Output, without any change, the listing below from its opening line up to and including the line with "parameter int WIDTH".

------ DATA SUPPLIED ------

### config.mk
export PLATFORM = sky130hd
export DESIGN_NAME = pe_array_feeder
export DESIGN_NICKNAME = d
export VERILOG_FILES = /design/src/rtl/pe_array_feeder.sv
export SDC_FILE = /design/constraint.sdc
export NUM_CORES = 1
export LEC_CHECK = 0
export CAP_MARGIN = 20
export CORE_MARGIN = 3
export CORE_UTILIZATION = 35
export CTS_CLUSTER_DIAMETER = 200
export DETAILED_ROUTE_END_ITERATION = 8
export PLACE_DENSITY = 0.78
export SLEW_MARGIN = 20
export SYNTH_ARGS = -nofsm -noshare
export SYNTH_HDL_FRONTEND = slang
export SYNTH_SLANG_ARGS = --single-unit
### constraint.sdc
create_clock -name clk_in -period 2.75 [get_ports clk_in]
set_input_delay 0.6875 -clock clk_in [delete_from_list [all_inputs] [get_ports clk_in]]
set_output_delay 0.6875 -clock clk_in [all_outputs]
set_load 0.02 [all_outputs]
### src/rtl/pe_array_feeder.sv
// pe_array_feeder: merges weight/activation streams into the PE_array data_in sequence, then captures O_CH psums.
// Optional macro PE_FEEDER_UNDERRUN_HOLD_EN: on underrun repeat the previous pe_data word instead of a zero word.
module pe_array_feeder #(
  parameter int O_CH       = 9,
  parameter int ROW_LENGTH = 7,
  parameter int K          = 10,
  parameter int WIDTH      = 14,
  parameter int DRAIN      = 3,
  localparam int IDX_W     = (O_CH > 1) ? $clog2(O_CH) : 1
) (
  input  logic             clk_in,
  input  logic             rst_in,
  input  logic             start,
  input  logic             w_valid,
  output logic             w_ready,
  input  logic [26:0]      w_data,
  input  logic             a_valid,
  output logic             a_ready,
  input  logic [26:0]      a_data,
  output logic [26:0]      pe_data,
  output logic             pe_rst_n,
  input  logic [WIDTH-1:0] psum_in,
  output logic             res_valid,
  output logic [WIDTH-1:0] res_data,
  output logic [IDX_W-1:0] res_idx,
  output logic             busy,
  output logic             done,
  output logic             underrun
);

  localparam int GROUPS = ROW_LENGTH * K;
  localparam int SLOT_W = $clog2(O_CH + 1);
  localparam int GRP_W  = (GROUPS > 1) ? $clog2(GROUPS) : 1;
  localparam int DRN_W  = (DRAIN > 1) ? $clog2(DRAIN) : 1;

  typedef enum logic [1:0] {
    ST_IDLE    = 2'd0,
    ST_LOAD    = 2'd1,
    ST_DRAIN   = 2'd2,
    ST_COLLECT = 2'd3
  } state_t;

  state_t             state_r;
  state_t             state_s;
  logic [SLOT_W-1:0]  slot_r;
  logic [GRP_W-1:0]   group_r;
  logic [DRN_W-1:0]   drain_r;
  logic               last_slot_s;
  logic               last_group_s;
  logic               last_drain_s;
  logic               last_res_s;
  logic               sel_valid_s;
  logic [26:0]        sel_data_s;
  logic [26:0]        fill_data_s;

  assign last_slot_s  = (slot_r == SLOT_W'(O_CH));
  assign last_group_s = (group_r == GRP_W'(GROUPS - 1));
  assign last_drain_s = (drain_r == DRN_W'(DRAIN - 1));
  assign last_res_s   = (slot_r == SLOT_W'(O_CH - 1));
  assign sel_valid_s  = last_slot_s ? a_valid : w_valid;
  assign sel_data_s   = last_slot_s ? a_data : w_data;
  assign busy         = (state_r != ST_IDLE);

`ifdef PE_FEEDER_UNDERRUN_HOLD_EN
  assign fill_data_s = pe_data;
`else
  assign fill_data_s = 27'd0;
`endif

  // State register
  always_ff @(posedge clk_in or negedge rst_in) begin
    if (!rst_in) begin
      state_r <= ST_IDLE;
    end else begin
      state_r <= state_s;
    end
  end

  // Next-state and ready decode; ready depends only on state and slot, never on valid
  always_comb begin
    state_s = state_r;
    w_ready = 1'b0;
    a_ready = 1'b0;
    case (state_r)
      ST_IDLE: begin
        if (start) state_s = ST_LOAD;
        else       state_s = ST_IDLE;
      end
      ST_LOAD: begin
        if (last_slot_s) a_ready = 1'b1;
        else             w_ready = 1'b1;
        if (last_slot_s && last_group_s) state_s = (DRAIN == 0) ? ST_COLLECT : ST_DRAIN;
        else                             state_s = ST_LOAD;
      end
      ST_DRAIN: begin
        if (last_drain_s) state_s = ST_COLLECT;
        else              state_s = ST_DRAIN;
      end
      ST_COLLECT: begin
        if (last_res_s) state_s = ST_IDLE;
        else            state_s = ST_COLLECT;
      end
      default: state_s = ST_IDLE;
    endcase
  end

  // Datapath: slot doubles as the psum row index during COLLECT
  always_ff @(posedge clk_in or negedge rst_in) begin
    if (!rst_in) begin
      slot_r    <= {SLOT_W{1'b0}};
      group_r   <= {GRP_W{1'b0}};
      drain_r   <= {DRN_W{1'b0}};
      pe_data   <= 27'd0;
      pe_rst_n  <= 1'b0;
      res_valid <= 1'b0;
      res_data  <= {WIDTH{1'b0}};
      res_idx   <= {IDX_W{1'b0}};
      done      <= 1'b0;
      underrun  <= 1'b0;
    end else begin
      case (state_r)
        ST_IDLE: begin
          pe_data   <= 27'd0;
          pe_rst_n  <= 1'b0;
          res_valid <= 1'b0;
          done      <= 1'b0;
          if (start) begin
            slot_r   <= {SLOT_W{1'b0}};
            group_r  <= {GRP_W{1'b0}};
            drain_r  <= {DRN_W{1'b0}};
            underrun <= 1'b0;
          end
        end
        ST_LOAD: begin
          res_valid <= 1'b0;
          done      <= 1'b0;
          pe_rst_n  <= 1'b1;
          drain_r   <= {DRN_W{1'b0}};
          if (sel_valid_s) begin
            pe_data <= sel_data_s;
          end else begin
            pe_data  <= fill_data_s;
            underrun <= 1'b1;
          end
          if (last_slot_s) begin
            slot_r <= {SLOT_W{1'b0}};
            if (last_group_s) group_r <= {GRP_W{1'b0}};
            else              group_r <= group_r + GRP_W'(1);
          end else begin
            slot_r <= slot_r + SLOT_W'(1);
          end
        end
        ST_DRAIN: begin
          drain_r <= drain_r + DRN_W'(1);
        end
        ST_COLLECT: begin
          res_data  <= psum_in;
          res_idx   <= IDX_W'(slot_r);
          res_valid <= 1'b1;
          if (last_res_s) begin
            done     <= 1'b1;
            pe_rst_n <= 1'b0;
            pe_data  <= 27'd0;
            slot_r   <= {SLOT_W{1'b0}};
          end else begin
            done   <= 1'b0;
            slot_r <= slot_r + SLOT_W'(1);
          end
        end
        default: begin
          pe_rst_n  <= 1'b0;
          res_valid <= 1'b0;
          done      <= 1'b0;
        end
      endcase
    end
  end

endmodule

------

**WRITTEN REPLY:**
### config.mk
export PLATFORM = sky130hd
export DESIGN_NAME = pe_array_feeder
export DESIGN_NICKNAME = d
export VERILOG_FILES = /design/src/rtl/pe_array_feeder.sv
export SDC_FILE = /design/constraint.sdc
export NUM_CORES = 1
export LEC_CHECK = 0
export CAP_MARGIN = 20
export CORE_MARGIN = 3
export CORE_UTILIZATION = 35
export CTS_CLUSTER_DIAMETER = 200
export DETAILED_ROUTE_END_ITERATION = 8
export PLACE_DENSITY = 0.78
export SLEW_MARGIN = 20
export SYNTH_ARGS = -nofsm -noshare
export SYNTH_HDL_FRONTEND = slang
export SYNTH_SLANG_ARGS = --single-unit
### constraint.sdc
create_clock -name clk_in -period 2.75 [get_ports clk_in]
set_input_delay 0.6875 -clock clk_in [delete_from_list [all_inputs] [get_ports clk_in]]
set_output_delay 0.6875 -clock clk_in [all_outputs]
set_load 0.02 [all_outputs]
### src/rtl/pe_array_feeder.sv
// pe_array_feeder: merges weight/activation streams into the PE_array data_in sequence, then captures O_CH psums.
// Optional macro PE_FEEDER_UNDERRUN_HOLD_EN: on underrun repeat the previous pe_data word instead of a zero word.
module pe_array_feeder #(
  parameter int O_CH       = 9,
  parameter int ROW_LENGTH = 7,
  parameter int K          = 10,
  parameter int WIDTH      = 14,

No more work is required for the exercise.